--- Material to process Enclosed Below ---

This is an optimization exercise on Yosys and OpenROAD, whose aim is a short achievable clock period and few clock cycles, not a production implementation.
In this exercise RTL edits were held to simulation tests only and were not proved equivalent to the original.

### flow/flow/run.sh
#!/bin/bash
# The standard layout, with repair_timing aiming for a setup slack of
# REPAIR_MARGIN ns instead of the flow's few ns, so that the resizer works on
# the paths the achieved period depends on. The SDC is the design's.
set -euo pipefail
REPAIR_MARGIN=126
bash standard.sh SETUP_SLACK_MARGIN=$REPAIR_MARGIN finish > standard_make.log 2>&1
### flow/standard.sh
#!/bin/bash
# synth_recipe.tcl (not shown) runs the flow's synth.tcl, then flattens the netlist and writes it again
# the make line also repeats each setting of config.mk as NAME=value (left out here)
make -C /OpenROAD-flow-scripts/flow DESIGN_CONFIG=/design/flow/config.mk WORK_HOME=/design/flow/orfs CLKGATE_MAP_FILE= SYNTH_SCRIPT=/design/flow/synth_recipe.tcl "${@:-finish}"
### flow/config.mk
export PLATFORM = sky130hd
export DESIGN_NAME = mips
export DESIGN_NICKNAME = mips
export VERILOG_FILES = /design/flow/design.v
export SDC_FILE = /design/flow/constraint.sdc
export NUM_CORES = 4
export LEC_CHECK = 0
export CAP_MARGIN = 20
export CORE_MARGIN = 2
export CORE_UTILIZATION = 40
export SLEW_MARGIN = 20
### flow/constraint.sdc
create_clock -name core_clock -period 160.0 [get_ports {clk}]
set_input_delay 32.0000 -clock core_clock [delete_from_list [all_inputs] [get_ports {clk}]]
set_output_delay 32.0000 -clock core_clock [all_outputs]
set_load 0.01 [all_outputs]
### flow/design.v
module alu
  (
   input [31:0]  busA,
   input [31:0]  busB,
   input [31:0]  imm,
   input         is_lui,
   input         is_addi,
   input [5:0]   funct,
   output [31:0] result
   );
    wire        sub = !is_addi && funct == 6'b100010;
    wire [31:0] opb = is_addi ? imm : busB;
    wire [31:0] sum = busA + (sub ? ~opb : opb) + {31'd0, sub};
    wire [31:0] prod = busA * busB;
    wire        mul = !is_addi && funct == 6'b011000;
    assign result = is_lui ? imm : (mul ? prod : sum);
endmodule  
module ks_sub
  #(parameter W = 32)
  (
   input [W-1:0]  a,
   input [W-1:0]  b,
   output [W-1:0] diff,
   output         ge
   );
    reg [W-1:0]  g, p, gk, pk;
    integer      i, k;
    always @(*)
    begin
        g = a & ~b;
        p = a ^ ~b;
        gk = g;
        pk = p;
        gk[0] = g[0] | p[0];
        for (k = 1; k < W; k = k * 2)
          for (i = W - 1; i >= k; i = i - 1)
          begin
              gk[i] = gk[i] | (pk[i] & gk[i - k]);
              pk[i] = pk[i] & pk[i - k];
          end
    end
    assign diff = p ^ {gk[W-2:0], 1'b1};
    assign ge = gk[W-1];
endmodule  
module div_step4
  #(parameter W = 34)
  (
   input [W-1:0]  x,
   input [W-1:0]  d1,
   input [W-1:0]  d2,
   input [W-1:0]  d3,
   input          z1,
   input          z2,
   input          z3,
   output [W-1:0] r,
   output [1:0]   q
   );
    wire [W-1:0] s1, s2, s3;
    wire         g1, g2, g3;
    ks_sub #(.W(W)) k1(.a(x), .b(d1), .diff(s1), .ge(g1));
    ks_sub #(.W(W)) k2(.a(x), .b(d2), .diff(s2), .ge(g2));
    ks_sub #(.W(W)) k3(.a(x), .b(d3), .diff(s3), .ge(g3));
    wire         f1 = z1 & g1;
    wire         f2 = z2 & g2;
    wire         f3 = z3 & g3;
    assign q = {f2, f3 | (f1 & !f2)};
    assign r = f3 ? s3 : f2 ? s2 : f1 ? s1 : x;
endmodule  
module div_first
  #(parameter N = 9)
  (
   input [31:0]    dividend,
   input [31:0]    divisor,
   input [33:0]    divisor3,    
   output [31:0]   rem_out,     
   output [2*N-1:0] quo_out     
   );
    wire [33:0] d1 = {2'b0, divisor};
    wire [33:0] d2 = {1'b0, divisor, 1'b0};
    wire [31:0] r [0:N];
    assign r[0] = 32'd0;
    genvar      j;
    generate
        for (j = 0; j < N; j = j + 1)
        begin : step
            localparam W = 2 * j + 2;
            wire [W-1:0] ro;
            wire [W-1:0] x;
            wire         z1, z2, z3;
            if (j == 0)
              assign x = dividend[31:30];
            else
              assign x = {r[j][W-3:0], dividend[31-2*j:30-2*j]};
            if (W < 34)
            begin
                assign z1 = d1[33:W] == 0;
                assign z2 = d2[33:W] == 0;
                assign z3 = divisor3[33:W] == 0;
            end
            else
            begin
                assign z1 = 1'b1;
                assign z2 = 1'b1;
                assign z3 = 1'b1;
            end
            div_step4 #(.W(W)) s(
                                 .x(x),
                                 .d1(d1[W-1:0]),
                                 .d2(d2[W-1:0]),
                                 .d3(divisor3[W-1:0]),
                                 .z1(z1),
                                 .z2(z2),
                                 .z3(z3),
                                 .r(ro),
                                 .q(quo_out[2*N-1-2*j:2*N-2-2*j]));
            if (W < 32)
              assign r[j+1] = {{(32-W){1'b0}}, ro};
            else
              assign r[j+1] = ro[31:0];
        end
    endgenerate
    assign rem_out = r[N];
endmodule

--- End of Enclosed Material to process ---
--- Material to process Enclosed Below ---

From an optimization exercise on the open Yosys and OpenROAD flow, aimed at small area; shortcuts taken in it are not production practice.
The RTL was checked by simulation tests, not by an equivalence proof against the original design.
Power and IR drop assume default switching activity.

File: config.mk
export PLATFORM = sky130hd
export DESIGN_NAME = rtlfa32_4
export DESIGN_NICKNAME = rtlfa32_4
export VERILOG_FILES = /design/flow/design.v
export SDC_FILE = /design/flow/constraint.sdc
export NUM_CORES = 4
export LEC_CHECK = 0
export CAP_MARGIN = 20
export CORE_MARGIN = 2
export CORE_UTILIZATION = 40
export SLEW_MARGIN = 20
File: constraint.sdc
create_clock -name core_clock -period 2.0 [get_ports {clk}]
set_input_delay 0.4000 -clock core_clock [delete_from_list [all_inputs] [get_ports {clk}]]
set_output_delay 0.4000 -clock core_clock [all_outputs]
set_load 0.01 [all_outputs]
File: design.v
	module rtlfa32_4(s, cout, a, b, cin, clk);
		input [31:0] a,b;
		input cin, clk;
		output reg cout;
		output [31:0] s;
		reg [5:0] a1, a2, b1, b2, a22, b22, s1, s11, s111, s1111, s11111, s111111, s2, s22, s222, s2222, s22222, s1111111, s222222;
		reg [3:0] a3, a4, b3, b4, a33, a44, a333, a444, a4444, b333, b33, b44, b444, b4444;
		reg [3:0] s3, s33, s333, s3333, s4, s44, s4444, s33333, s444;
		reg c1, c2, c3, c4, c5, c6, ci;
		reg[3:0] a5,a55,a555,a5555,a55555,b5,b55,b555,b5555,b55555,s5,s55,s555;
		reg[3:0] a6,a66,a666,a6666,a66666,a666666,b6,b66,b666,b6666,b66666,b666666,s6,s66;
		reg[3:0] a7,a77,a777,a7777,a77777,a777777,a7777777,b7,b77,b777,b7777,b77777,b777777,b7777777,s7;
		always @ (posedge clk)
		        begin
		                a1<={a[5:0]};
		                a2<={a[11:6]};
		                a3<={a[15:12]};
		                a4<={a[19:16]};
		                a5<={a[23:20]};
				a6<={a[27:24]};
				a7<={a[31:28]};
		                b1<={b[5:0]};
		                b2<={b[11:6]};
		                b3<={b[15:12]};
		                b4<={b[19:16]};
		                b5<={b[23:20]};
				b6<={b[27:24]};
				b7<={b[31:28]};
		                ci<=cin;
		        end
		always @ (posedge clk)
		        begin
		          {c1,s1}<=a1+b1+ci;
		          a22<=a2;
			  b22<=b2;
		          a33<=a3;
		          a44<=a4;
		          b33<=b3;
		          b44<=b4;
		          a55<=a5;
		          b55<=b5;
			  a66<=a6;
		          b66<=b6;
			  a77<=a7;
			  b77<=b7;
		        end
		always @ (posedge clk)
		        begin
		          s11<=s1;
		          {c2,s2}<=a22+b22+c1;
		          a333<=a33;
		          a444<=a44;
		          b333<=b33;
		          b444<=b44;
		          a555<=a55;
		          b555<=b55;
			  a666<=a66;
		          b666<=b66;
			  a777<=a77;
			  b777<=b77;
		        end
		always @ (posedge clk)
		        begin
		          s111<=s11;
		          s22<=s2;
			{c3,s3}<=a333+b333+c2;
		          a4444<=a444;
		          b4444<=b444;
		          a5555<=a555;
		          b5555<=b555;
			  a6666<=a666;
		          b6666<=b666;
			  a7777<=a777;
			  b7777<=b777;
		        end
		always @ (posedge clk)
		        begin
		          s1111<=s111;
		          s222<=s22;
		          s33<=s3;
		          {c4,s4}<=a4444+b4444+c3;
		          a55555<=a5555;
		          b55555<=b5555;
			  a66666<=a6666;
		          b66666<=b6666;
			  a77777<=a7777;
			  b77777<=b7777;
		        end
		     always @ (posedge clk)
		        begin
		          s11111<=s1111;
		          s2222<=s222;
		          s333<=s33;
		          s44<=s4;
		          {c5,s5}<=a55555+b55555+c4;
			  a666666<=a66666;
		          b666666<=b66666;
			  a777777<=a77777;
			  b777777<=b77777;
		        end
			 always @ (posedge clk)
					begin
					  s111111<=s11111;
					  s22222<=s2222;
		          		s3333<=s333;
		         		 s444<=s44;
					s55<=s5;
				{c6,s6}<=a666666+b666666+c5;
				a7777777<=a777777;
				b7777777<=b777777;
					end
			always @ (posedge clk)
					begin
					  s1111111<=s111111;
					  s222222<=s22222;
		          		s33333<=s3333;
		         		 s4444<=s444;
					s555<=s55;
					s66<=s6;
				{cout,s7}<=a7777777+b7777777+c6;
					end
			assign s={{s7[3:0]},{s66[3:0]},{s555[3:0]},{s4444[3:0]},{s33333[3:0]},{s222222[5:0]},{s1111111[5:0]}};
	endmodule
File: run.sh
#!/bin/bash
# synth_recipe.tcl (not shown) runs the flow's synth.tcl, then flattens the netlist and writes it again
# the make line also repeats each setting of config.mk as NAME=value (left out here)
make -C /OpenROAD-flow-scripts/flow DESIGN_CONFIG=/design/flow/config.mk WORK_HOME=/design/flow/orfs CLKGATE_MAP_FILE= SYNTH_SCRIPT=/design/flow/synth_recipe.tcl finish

--- End of Enclosed Material to process ---

*Exercise directions*
One number answers this exercise: the count of lines above in which the word "mips" appears.

*Answer section*
2